When you are always intending to write something about blogs and finally get around to it, you wonder why. As a blogger, you should be able to say something positive about the practice. It is neither illegal nor immoral, we hope. The fact is that most bloggers are cranky egotists. And if you want all three of the people who read your blog to admire you for your discernment, erudition and verve, you better have something pithy to say.
But despite the breadth of bloggers on the Internet, there does not appear to be much depth. This is the five-year anniversary of this blog and we wonder what the hell it has accomplished. You end up with some of the local Liberals hating you, some thinking you might be a bit angry and a few thinking you might be right. That does not explain the readers across Canada and around the world. (The person in Qatar who reads us regularly, who are you?)
In trying to answer your own questions about blogging, you pay close attention to what you hear from readers and you also read other blogs, hoping it will be helpful. We must report that reading other blogs is an exercise in self-abuse. We freely admit there are thousands of absolutely awful blogs out there. And all of us need editing help. Mind you, a few errors are allowed but not three per line of copy.

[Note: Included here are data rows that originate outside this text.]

--- src/rtl/mdio_link_mon.sv ---
// Periodically polls a PHY over an MDIO driver (BMSR, then vendor status) and
// resolves link/speed/duplex; also serves soft-reset requests between polls.
module mdio_link_mon
    import mdio_pkg::*;
#(
    parameter logic [31:0] POLL_CYCLES     = 32'd1_000_000,
    parameter logic [15:0] TIMEOUT_CYCLES  = 16'd4096,
    parameter logic [31:0] RST_HOLD_CYCLES = 32'd50_000,
    parameter logic [4:0]  STAT_REG        = 5'h11
) (
    input  logic        clk,
    input  logic        rst,
    input  logic        soft_rst_req,
    output logic        op_exec,
    output logic        op_rh_wl,
    output logic [4:0]  op_addr,
    output logic [15:0] op_wr_data,
    input  logic        op_done,
    input  logic [15:0] op_rd_data,
    input  logic        op_rd_ack,
    output logic        link_up,
    output logic [1:0]  speed_mode,
    output logic        full_duplex,
    output logic        status_valid,
    output logic        link_change,
    output logic        err_timeout,
    output logic        busy
);

    localparam logic [31:0] POLL_LOAD = POLL_CYCLES - 32'd1;
    localparam logic [31:0] TMO_LOAD  = 32'(TIMEOUT_CYCLES) - 32'd1;
    localparam logic [31:0] HOLD_LOAD = RST_HOLD_CYCLES - 32'd1;

    state_t      state;
    logic        rst_pend;
    logic [15:0] stat_q;
    logic        tmr_load;
    logic [31:0] tmr_val;
    logic        tmr_exp;
    link_t       nxt;

    wire rst_go   = rst_pend | soft_rst_req;
    wire done_ok  = op_done & ~op_rd_ack;
    wire done_nak = op_done &  op_rd_ack;

    assign nxt  = decode_status(stat_q);
    assign busy = (state != S_IDLE);

    // One timer serves poll interval, transaction timeout and reset hold-off; it is
    // reloaded on the edge that enters the phase it times.
    // NOTE: defaults first so every path assigns tmr_load/tmr_val and no latch is inferred.
    always_comb begin
        tmr_load = 1'b0;
        tmr_val  = TMO_LOAD;
        unique case (state)
            S_IDLE:     tmr_load = rst_go | tmr_exp;
            S_HOLD:     tmr_load = tmr_exp;
            S_RST_WAIT: begin
                tmr_load = op_done | tmr_exp;
                tmr_val  = HOLD_LOAD;
            end
            S_BMSR_WAIT: begin
                if (done_ok) begin
                    tmr_load = op_rd_data[2];
                end else begin
                    tmr_load = done_nak | tmr_exp;
                    tmr_val  = POLL_LOAD;
                end
            end
            S_STAT_WAIT: begin
                if (!done_ok) begin
                    tmr_load = done_nak | tmr_exp;
                    tmr_val  = POLL_LOAD;
                end
            end
            S_UPDATE: begin
                tmr_load = 1'b1;
                tmr_val  = POLL_LOAD;
            end
            default: ;
        endcase
    end

    mdio_tmr #(.W(32)) u_tmr (
        .clk      (clk),
        .rst      (rst),
        .load     (tmr_load),
        .load_val (tmr_val),
        .expired  (tmr_exp)
    );

    always_ff @(posedge clk) begin
        if (rst) begin
            state        <= S_IDLE;
            rst_pend     <= 1'b0;
            stat_q       <= '0;
            op_exec      <= 1'b0;
            op_rh_wl     <= 1'b0;
            op_addr      <= '0;
            op_wr_data   <= '0;
            link_up      <= 1'b0;
            speed_mode   <= SPD_UNRES;
            full_duplex  <= 1'b0;
            status_valid <= 1'b0;
            link_change  <= 1'b0;
            err_timeout  <= 1'b0;
        end else begin
            op_exec     <= 1'b0;
            link_change <= 1'b0;
            err_timeout <= 1'b0;
            if (soft_rst_req) rst_pend <= 1'b1;

            unique case (state)
                S_IDLE: begin
                    if (rst_go) begin
                        state        <= S_RST_ISSUE;
                        rst_pend     <= 1'b0;
                        status_valid <= 1'b0;
                        op_exec      <= 1'b1;
                        op_rh_wl     <= 1'b0;
                        op_addr      <= BMCR_ADDR;
                        op_wr_data   <= SOFT_RST_WORD;
                    end else if (tmr_exp) begin
                        state      <= S_BMSR_ISSUE;
                        op_exec    <= 1'b1;
                        op_rh_wl   <= 1'b1;
                        op_addr    <= BMSR_ADDR;
                        op_wr_data <= '0;
                    end
                end
                S_RST_ISSUE:  state <= S_RST_WAIT;
                S_BMSR_ISSUE: state <= S_BMSR_WAIT;
                S_STAT_ISSUE: state <= S_STAT_WAIT;
                S_RST_WAIT: begin
                    if (op_done) begin
                        state <= S_HOLD;
                    end else if (tmr_exp) begin
                        state       <= S_HOLD;
                        err_timeout <= 1'b1;
                    end
                end
                S_HOLD: begin
                    if (tmr_exp) begin
                        state      <= S_BMSR_ISSUE;
                        op_exec    <= 1'b1;
                        op_rh_wl   <= 1'b1;
                        op_addr    <= BMSR_ADDR;
                        op_wr_data <= '0;
                    end
                end
                S_BMSR_WAIT: begin
                    if (done_ok) begin
                        if (op_rd_data[2]) begin
                            state    <= S_STAT_ISSUE;
                            op_exec  <= 1'b1;
                            op_rh_wl <= 1'b1;
                            op_addr  <= STAT_REG;
                        end else begin
                            // Link down in BMSR: feed UPDATE an unresolved status word.
                            stat_q <= '0;
                            state  <= S_UPDATE;
                        end
                    end else if (done_nak) begin
                        status_valid <= 1'b0;
                        state        <= S_IDLE;
                    end else if (tmr_exp) begin
                        err_timeout  <= 1'b1;
                        status_valid <= 1'b0;
                        state        <= S_IDLE;
                    end
                end
                S_STAT_WAIT: begin
                    if (done_ok) begin
                        stat_q <= op_rd_data;
                        state  <= S_UPDATE;
                    end else if (done_nak) begin
                        status_valid <= 1'b0;
                        state        <= S_IDLE;
                    end else if (tmr_exp) begin
                        err_timeout  <= 1'b1;
                        status_valid <= 1'b0;
                        state        <= S_IDLE;
                    end
                end
                S_UPDATE: begin
                    link_up      <= nxt.link_up;
                    speed_mode   <= nxt.speed;
                    full_duplex  <= nxt.full_duplex;
                    status_valid <= 1'b1;
                    link_change  <= (nxt.link_up != link_up) || (nxt.speed != speed_mode)
                                    || (nxt.full_duplex != full_duplex);
                    state        <= S_IDLE;
                end
                default: state <= S_IDLE;
            endcase
        end
    end

endmodule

What we cannot get over are the twits who think a blog is a tweet. While we always considered tweets of less than 140 characters as a delightful challenge, that does not mean you can use emoticons and bad spelling.

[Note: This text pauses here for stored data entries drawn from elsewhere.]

`src/rtl/reg_file_arbiter.sv`:
```
// reg_file_arbiter: shares a 32x32 synchronous register file between the core
// pipeline and the debug transport.
//   - Core side: two read ports + one write port, core_stall back-pressure,
//     read data returned one cycle later with same-cycle write forwarding.
//   - Debug side: req/ack handshake, single read or write per request.
//   - Starvation counter: after MAX_WAIT blocked cycles the core is stalled so
//     a pending debug request always completes.
//   - rf_*: drives the register file ports (rf_r*_data arrive one cycle late).
module reg_file_arbiter #(
  parameter int unsigned DATA_WIDTH = 32,
  parameter int unsigned ADDR_WIDTH = 5,
  parameter int unsigned MAX_WAIT   = 8
) (
  input  logic                  clk,
  input  logic                  rst,
  input  logic                  core_rd_en,
  input  logic [ADDR_WIDTH-1:0] core_r0_addr,
  input  logic [ADDR_WIDTH-1:0] core_r1_addr,
  input  logic                  core_wr_en,
  input  logic [ADDR_WIDTH-1:0] core_w_addr,
  input  logic [DATA_WIDTH-1:0] core_w_data,
  output logic                  core_stall,
  output logic                  core_rd_valid,
  output logic [DATA_WIDTH-1:0] core_r0_data,
  output logic [DATA_WIDTH-1:0] core_r1_data,
  input  logic                  dbg_req,
  input  logic                  dbg_we,
  input  logic [ADDR_WIDTH-1:0] dbg_addr,
  input  logic [DATA_WIDTH-1:0] dbg_wdata,
  output logic                  dbg_ack,
  output logic [DATA_WIDTH-1:0] dbg_rdata,
  output logic                  rf_wr_en,
  output logic [ADDR_WIDTH-1:0] rf_w_addr,
  output logic [DATA_WIDTH-1:0] rf_w_data,
  output logic [ADDR_WIDTH-1:0] rf_r0_addr,
  output logic [ADDR_WIDTH-1:0] rf_r1_addr,
  input  logic [DATA_WIDTH-1:0] rf_r0_data,
  input  logic [DATA_WIDTH-1:0] rf_r1_data
);

  localparam int unsigned CNT_WIDTH = 8;

  typedef enum logic [2:0] {
    IDLE,
    DBG_WR,
    DBG_RD,
    DBG_RD_WAIT,
    DBG_ACK
  } state_t;

  state_t                state, state_nxt;
  logic [CNT_WIDTH-1:0]  wait_cnt, wait_cnt_nxt;
  logic                  core_active;
  logic                  starved;
  logic                  core_grant;

  // Previous-cycle port activity, used to patch the collision case.
  logic                  prev_wr_en;
  logic [ADDR_WIDTH-1:0] prev_w_addr;
  logic [DATA_WIDTH-1:0] prev_w_data;
  logic [ADDR_WIDTH-1:0] prev_r0_addr;
  logic [ADDR_WIDTH-1:0] prev_r1_addr;
  logic [DATA_WIDTH-1:0] fwd_r0;
  logic [DATA_WIDTH-1:0] fwd_r1;

  assign core_active = core_rd_en | core_wr_en;
  assign starved     = (wait_cnt == CNT_WIDTH'(MAX_WAIT));

  // State and starvation counter registers.
  always_ff @(posedge clk or posedge rst) begin
    if (rst) begin
      state    <= IDLE;
      wait_cnt <= '0;
    end else begin
      state    <= state_nxt;
      wait_cnt <= wait_cnt_nxt;
    end
  end

  // Next-state, grant and handshake decode.
  always_comb begin
    state_nxt    = state;
    wait_cnt_nxt = wait_cnt;
    core_stall   = 1'b0;
    core_grant   = 1'b0;
    dbg_ack      = 1'b0;
    case (state)
      IDLE: begin
        if (starved) core_stall = 1'b1;
        else         core_grant = 1'b1;
        if (!dbg_req) begin
          wait_cnt_nxt = '0;
        end else if (!core_active || starved) begin
          // Grant without counting, so a starved grant never double-increments.
          state_nxt = dbg_we ? DBG_WR : DBG_RD;
        end else begin
          wait_cnt_nxt = wait_cnt + CNT_WIDTH'(1);
        end
      end
      DBG_WR: begin
        core_stall = 1'b1;
        state_nxt  = DBG_ACK;
      end
      DBG_RD: begin
        core_stall = 1'b1;
        state_nxt  = DBG_RD_WAIT;
      end
      DBG_RD_WAIT: begin
        core_stall = 1'b1;
        state_nxt  = DBG_ACK;
      end
      DBG_ACK: begin
        dbg_ack      = 1'b1;
        core_grant   = 1'b1;
        wait_cnt_nxt = '0;
        state_nxt    = IDLE;
      end
      default: state_nxt = IDLE;
    endcase
  end

  // Register file port muxing; the core write is dropped unless granted.
  always_comb begin
    rf_wr_en   = core_grant & core_wr_en;
    rf_w_addr  = core_w_addr;
    rf_w_data  = core_w_data;
    rf_r0_addr = core_r0_addr;
    rf_r1_addr = core_r1_addr;
    if (state == DBG_WR) begin
      rf_wr_en  = 1'b1;
      rf_w_addr = dbg_addr;
      rf_w_data = dbg_wdata;
    end
    if (state == DBG_RD) rf_r0_addr = dbg_addr;
  end

  // Return-cycle data: x0 reads as zero, a same-cycle write wins over the array.
  always_comb begin
    fwd_r0 = rf_r0_data;
    fwd_r1 = rf_r1_data;
    if (prev_r0_addr == '0)
      fwd_r0 = '0;
    else if (prev_wr_en && (prev_w_addr == prev_r0_addr))
      fwd_r0 = prev_w_data;
    if (prev_r1_addr == '0)
      fwd_r1 = '0;
    else if (prev_wr_en && (prev_w_addr == prev_r1_addr))
      fwd_r1 = prev_w_data;
  end

  assign core_r0_data = fwd_r0;
  assign core_r1_data = fwd_r1;

  // Forwarding history, core read valid and debug read capture.
  always_ff @(posedge clk or posedge rst) begin
    if (rst) begin
      prev_wr_en    <= 1'b0;
      prev_w_addr   <= '0;
      prev_w_data   <= '0;
      prev_r0_addr  <= '0;
      prev_r1_addr  <= '0;
      core_rd_valid <= 1'b0;
      dbg_rdata     <= '0;
    end else begin
      prev_wr_en    <= rf_wr_en;
      prev_w_addr   <= rf_w_addr;
      prev_w_data   <= rf_w_data;
      prev_r0_addr  <= rf_r0_addr;
      prev_r1_addr  <= rf_r1_addr;
      core_rd_valid <= core_grant & core_rd_en;
      if (state == DBG_RD_WAIT) dbg_rdata <= fwd_r0;
    end
  end

endmodule

```
`config.mk`:
```
export PLATFORM = sky130hd
export DESIGN_NAME = reg_file_arbiter
export DESIGN_NICKNAME = d
export VERILOG_FILES = /design/src/rtl/reg_file_arbiter.sv
export SDC_FILE = /design/constraint.sdc
export NUM_CORES = 1
export LEC_CHECK = 0
export ABC_AREA = 1
export CAP_MARGIN = 0
export CORE_AREA = 2 2 115 117
export DETAILED_ROUTE_END_ITERATION = 10
export DIE_AREA = 0 0 117 119
export GPL_TIMING_DRIVEN = 0
export PLACE_DENSITY = 0.95
export SLEW_MARGIN = 20
export SYNTH_ARGS = -nofsm -noshare
export SYNTH_HDL_FRONTEND = slang
export SYNTH_SLANG_ARGS = --single-unit
```
`constraint.sdc`:
```
create_clock -name clk -period 7.13 [get_ports clk]
set_input_delay 0.713 -clock clk [delete_from_list [all_inputs] [get_ports clk]]
set_output_delay 0.713 -clock clk [all_outputs]
set_load 0.03 [all_outputs]
```
==> results of run 1 <==
per-stage QoR:
stage / setup slack [ps] / cells / total power [mW] / cell area [um^2] / utilization, %
floorplan: 4030 / 725 / 1.73 / 5270 / -
global placement: 2640 / 1201 / 2.39 / 8490 / 65.9
detailed placement: 4010 / 1202 / 2.44 / 8520 / 66.2
CTS: 3670 / 1218 / 2.96 / 8840 / 68.6
global route: 3440 / 1218 / 3.11 / 8840 / 68.6
finish: 3600 / 1218 / 2.96 / 8840 / 68.6
cell families (layout without fill, tap and decap cells):
logic type	count (synthesis)	after routing	synth area share (%)
compound gates	57	57	5.58
simple gates	433	433	34.2
buf+inv	109	426	9.15
mux	32	32	6.84
flops	92	92	43.7
fa+ha+maj	2	2	0.475
area by class of cell:
type	count	area [um^2]	area share [%]
Buffer	39	219	2.48
Clock buffer	9	225	2.55
Clock inverter	7	91.3	1.03
Inverter	70	265	3.00
Multi-Input combinational cell	524	2480	28.1
Sequential cell	92	2300	26.1
Tap cell	176	220	2.49
Timing Repair Buffer	301	3030	34.3
layout by cell type, fill, tap and decap left out, types with 2 or more instances in the layout:
cell type and count:
clkdlybuf4s50_1 300, nand2_1 253, dfrtp_1 92, nor2_1 83, nand3_1 78, inv_1 63, a21oi_1 36, mux2_2 32
o21ai_0 17, buf_2 13, clkbuf_1 12, buf_4 9, clkbuf_16 9, inv_2 5, nor3_1 5, nand3_2 3
buf_6 3, clkinv_2 3, nor2_4 2, buf_1 2, nand4_1 2, o22ai_1 2, nor3b_1 2, ha_1 2
bufinv_16 2
routing by layer:
metal | track usage (%) | wire, um
met1 | 34.8 | 7810
met2 | 48.2 | 9690
met3 | 5.39 | 1620
met4 | 14.4 | 951
met5 | 0 | 0
power groups by stage:
stage	sequential (mW)	combinational (mW)	clock, mW
floorplan	0.997	0.732	0
global placement	0.823	1.57	0
detailed placement	0.831	1.61	0
CTS	0.825	1.61	0.517
global route	0.849	1.72	0.538
finish	0.829	1.62	0.511
final timing paths:
| path | from | endpoint | slack [ps] | cells after the start |
|---|---|---|---|---|
| setup / recovery | prev_r0_addr[0] | core_r0_data[1] | 3600 | 6 |
| hold / removal | dbg_rdata[23] | dbg_rdata[23] | 480 | 2 |
| setup reg to reg | state[2] | dbg_rdata[24] | 5320 | 5 |
| hold reg to reg | dbg_rdata[23] | dbg_rdata[23] | 480 | 2 |
| max in group asynchronous | rst | dbg_rdata[22] | 5700 | 3 |
| min in group asynchronous | rst | prev_r0_addr[4] | 790 | 2 |
tightest hold or removal path, cell delays in order, from the launching register on:
cell	delay, ps
dfrtp_1	350
nand2_1	50
nand2_1	50
state kept, by name, summed over array words and instances, names as in the netlist:
| register | count |
|---|---|
| prev_w_addr | 5 |
| prev_r0_addr | 5 |
| prev_w_data | 32 |
| dbg_rdata | 32 |
| prev_r1_addr | 5 |
| wait_cnt | 8 |
| core_rd_valid | 1 |
| state | 3 |
| prev_wr_en | 1 |
==> results.cfg, run 1 <==
[synthesis]
synth_seq_cells = 92
synth-seq-area-share_pct = 43.7
ys_top_cells_by_area = dfrtp_1 (44%), nand2_1 (18%), nand3_1 (7.4%)
synth_most_common_cell = nand2_1
syn_area_mm2 = 0.00527
synth_edf_count = 0
synth-main-ff-cell = dfrtp_1
netlist.top_cell.by_area = dfrtp_1
syn_area_per_cell_um2 = 7.26
synth.distinct_cells = 29
yosysWarnings = 0
syn_inst = 725
netlist_top_cells_count = nand2_1 (253), dfrtp_1 (92), nor2_1 (83), nand3_1 (78), inv_1 (64)
syn_nets = 881
synth_top_cell_area_share_pct = 43.7
async_flop_share_pct = 100

[floorplanning]
die_x_um = 117
die_y_um = 119
die_area_mm2 = 0.0139
io_pins = 301
row_count = 42
initial_utilization_pct = 40.9
core_area_mm2 = 0.0129

[clocking]
cts_inserted_buffers = 9
path_clk_slew_ps = 70
cts_setup_buffers = 0
cts_tree = built
clk_latency_ps = 340
cts.sinks = 92
cts_resized = 0
ctsHtreeMaxLevel = 3
holdBufCountCts = 0
root_buffer = clkbuf_16
cts_buffer_depth = 2

[timing]
setup_tns_ps = 0
finalClockSkew_ps = 8.17
worst_pin_slew_ps = 596
hold_violations = 0
finalCritPeriodShare_pct = 49.6
slew_headroom_pct = 60.3
rsz0062_at_grt = false
min_period_ps = 3530
hold_slack_ps = 482
setup_viol = 0
final_max_slew_viol_count = 0
fmax_ghz = 0.283

[cells_and_area]
diodes = 0
nets = 1193
drive_gt1_share_pct = 8.64
syn_to_final_growth_pct = 67.8
nFillCells = 973

[critical_path]
arrival_ps = 2820
crit_type = flop to output port
path_cells = nor3_1 -> nand3_1 -> inv_1 -> buf_1 -> a21oi_1 -> clkdlybuf4s50_1
slowest_delay_ps = 640
cp-start-kind = flop
cpMaxStageDelayCell = clkdlybuf4s50_1
path_buf_inv = 3
cp_max_fo = 10
crit_required_ps = 6420
cpLargestDelayFamily = buffers and inverters
worstSetupEndpointType = output port

[grt]
grt.overflow.total = 0
grt_max_degree = 48
grt_usage_pct = 28.7
antenna_found_initial = 0
grt_pass1_vias = 5926
grt_first_pass_wirelength_um = 30400

[route]
wl_per_cell_um = 16.5
drc_errors = 0
firstDrtPassIters = 8
via_count = 6196
ant_nets = 0
post_drt_via_cell_ratio = 5.09
drt-total-wl_um = 20100
drtIter0Drc = 441

[power]
peakVddDrop_v = 0.000211
p_per_area_mw_per_mm2 = 335
seqPwrFrac_pct = 28.0
swShare_pct = 44.4
power.leakage_nw = 4.34
switchingPower_mw = 1.31
clockPowerShare_pct = 17.3
p_int_mw = 1.64
combPwrFrac_pct = 54.7

[placed_design]
routabilityCongestion = 0.972
hpwl_um = 15500
io_buffers = 300

[min_path]
hold_path.class = flop to flop

[outcome]
status = complete, no violations

[run]
maxCapViolations = 0
(Power assumes the default switching activity.)
==> inputs of run 2 (changes only) <==
--- a/config.mk
+++ b/config.mk
@@ -7,11 +7,10 @@
 export LEC_CHECK = 0
 export ABC_AREA = 1
 export CAP_MARGIN = 0
-export CORE_AREA = 2 2 115 117
+export CORE_UTILIZATION = 39
 export DETAILED_ROUTE_END_ITERATION = 10
-export DIE_AREA = 0 0 117 119
 export GPL_TIMING_DRIVEN = 0
-export PLACE_DENSITY = 0.95
+export PLACE_DENSITY = 0.93
 export SLEW_MARGIN = 20
 export SYNTH_ARGS = -nofsm -noshare
 export SYNTH_HDL_FRONTEND = slang
==> constraint.sdc (replaced) <==
create_clock -name clk -period 3.5 [get_ports clk]
set_input_delay 0.35 -clock clk [delete_from_list [all_inputs] [get_ports clk]]
set_output_delay 0.35 -clock clk [all_outputs]
set_load 0.03 [all_outputs]
==> results.cfg, run 2 (same netlist as run 1, synthesis figures left out) <==
[power]
combPwrFrac_pct = 55.4
p_per_area_mw_per_mm2 = 670
finalPower_mw = 5.91
swShare_pct = 45.0
p_int_mw = 3.25
seqPwrFrac_pct = 28.7
switchingPower_mw = 2.66
clockPowerShare_pct = 16.0
power.leakage_nw = 4.32
peakVddDrop_v = 0.000463

[critical_path]
timing.rr.start = state[2]
reg2reg_slack_ps = 1670
crit_required_ps = 3150
path_depth = 6
slowest_delay_ps = 630
cp-start-kind = flop
cpLargestDelayFamily = buffers and inverters
worstSetupEndpointType = output port
timing.rr.end = dbg_rdata[30]
path_buf_inv = 3
crit_type = flop to output port
arrival_ps = 2770
cpMaxStageDelayCell = clkdlybuf4s50_1
reg2regPathDepth = 5
cp_max_fo = 10
path_cells = nor3_1 -> nand3_1 -> inv_1 -> buf_1 -> a21oi_1 -> clkdlybuf4s50_1

[route]
drc_errors = 0
via_count = 6163
post_drt_via_cell_ratio = 5.06
ant_nets = 0
drtIter0Drc = 457
firstDrtPassIters = 5
wl_per_cell_um = 16.3
drt-total-wl_um = 19800

[cells_and_area]
syn_to_final_growth_pct = 67.3
final_common_cell = clkdlybuf4s50_1
nets = 1193
drive_gt1_share_pct = 8.54
layout_common_cells = clkdlybuf4s50_1 (300), nand2_1 (253), dfrtp_1 (92)
nFillCells = 1071
diodes = 0
reg_top3 = dbg_rdata (32), prev_w_data (32), wait_cnt (8)

[grt]
grt_first_pass_wirelength_um = 30900
grt_usage_pct = 28.4
antenna_found_initial = 0
grt_pass1_vias = 6118
grt.overflow.total = 0
grt_max_degree = 49

[min_path]
hold_path.class = primary input to asynchronous set/reset pin

[clocking]
cts.sinks = 92
cts_inserted_buffers = 9
holdBufCountCts = 0
root_buffer = clkbuf_16
cts_resized = 0
ctsHtreeMaxLevel = 3
cts_setup_buffers = 0
cts_tree = built
clk_latency_ps = 340
path_clk_slew_ps = 70
cts_buffer_depth = 2

[floorplanning]
die_y_um = 118
die_area_mm2 = 0.0140
die_x_um = 118
io_pins = 301
initial_utilization_pct = 39.9
core_area_mm2 = 0.0132
row_count = 42

[placed_design]
routabilityCongestion = 0.955
hpwl_um = 15400
io_buffers = 300

[outcome]
status = complete, no violations

[timing]
setup_tns_ps = 0
setup_viol = 0
final_max_slew_viol_count = 0
worst_pin_slew_ps = 540
rsz0062_at_grt = false
finalCritPeriodShare_pct = 89.0
slew_headroom_pct = 63.8
min_period_ps = 3120
hold_violations = 0
finalClockSkew_ps = 9.23
fmax_ghz = 0.321

[run]
maxCapViolations = 0
run 2: cell types whose count changed in the layout (fill, tap and decap cells not counted):
| cell | delta |
|---|---|
| clkinvlp_4 | -1 |
| clkbuf_1 | +1 |
| inv_4 | -1 |
| clkinv_2 | -2 |
| inv_6 | +2 |
| clkbuf_8 | +2 |
| clkinv_4 | +1 |
| bufinv_16 | -2 |
run 2: power groups by stage:
stage                     sequential, mW  clock, mW  combinational, mW
final                               1.69      0.943               3.27
after detailed placement            1.69          0               3.26
after floorplan                     2.03          0               1.49
after global placement              1.68          0               3.20
after CTS                           1.68      0.964               3.28
after global routing                1.73       1.00               3.47
run 2: through the flow:
step | setup slack [ps] | hold WS [ps] | cell area (um^2) | cells | utilization (%)
global route | 266 | 441 | 8810 | 1218 | 66.8
global placement | -678 | 462 | 8490 | 1201 | 64.4
floorplan | 758 | 381 | 5270 | 725 | -
detailed placement | 780 | 465 | 8520 | 1202 | 64.6
CTS | 391 | 422 | 8810 | 1218 | 66.8
finish | 385 | 413 | 8810 | 1218 | 66.8
run 2: routing by layer:
metal  routed length, um  vias up  part of all wire (%)  global-route usage [%]
met5                   0        -                     0                       0
met1                7800     2888                    39                    33.7
met4                 505        0                   2.5                    10.0
li1                    -     2903                     -                       -
met3                1520       39                   7.7                    7.19
met2               10000      333                    50                    49.6
run 2: worst max path at each step:
stage                          from                to  slack, ps
floorplan                       rst     core_rd_valid        760
global placement                rst     dbg_rdata[30]       -680
detailed placement  prev_r0_addr[0]  core_r0_data[13]        780
CTS                 prev_r0_addr[0]  core_r0_data[13]        390
global route        prev_r0_addr[0]  core_r0_data[13]        270
finish              prev_r0_addr[0]  core_r0_data[11]        380
run 2: layout make-up:
class                   instances  area, um^2  share of cell area (%)
inverters                      70         268                    3.04
multi-input cells             524        2480                    28.2
repair buffers                301        3030                    34.4
clock buffers                  12         256                    2.91
clock inverters                 4        31.3                   0.355
flip-flops and latches         92        2300                    26.1
well taps                     176         220                    2.50
plain buffers                  39         219                    2.49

Years ago, when we were teaching neophyte politicians how to handle television interviews, we would put them on a cable show. You would point at the camera and tell them “When that red light comes on you are going to be talking to 12 people who have tuned in by accident. You are going to capture their interest and tell them something so important so that they will forget to change channels.” And welcome to the modern version of a cable show: blogging.
That is why we always tell bloggers “Look stupid, your doting aunt cares about you and that is why you start a letter to her with ‘I.’ Nobody else gives a damn.” When you are talking to a blog audience, you tell them what you are going to tell them about. And you better make it interesting.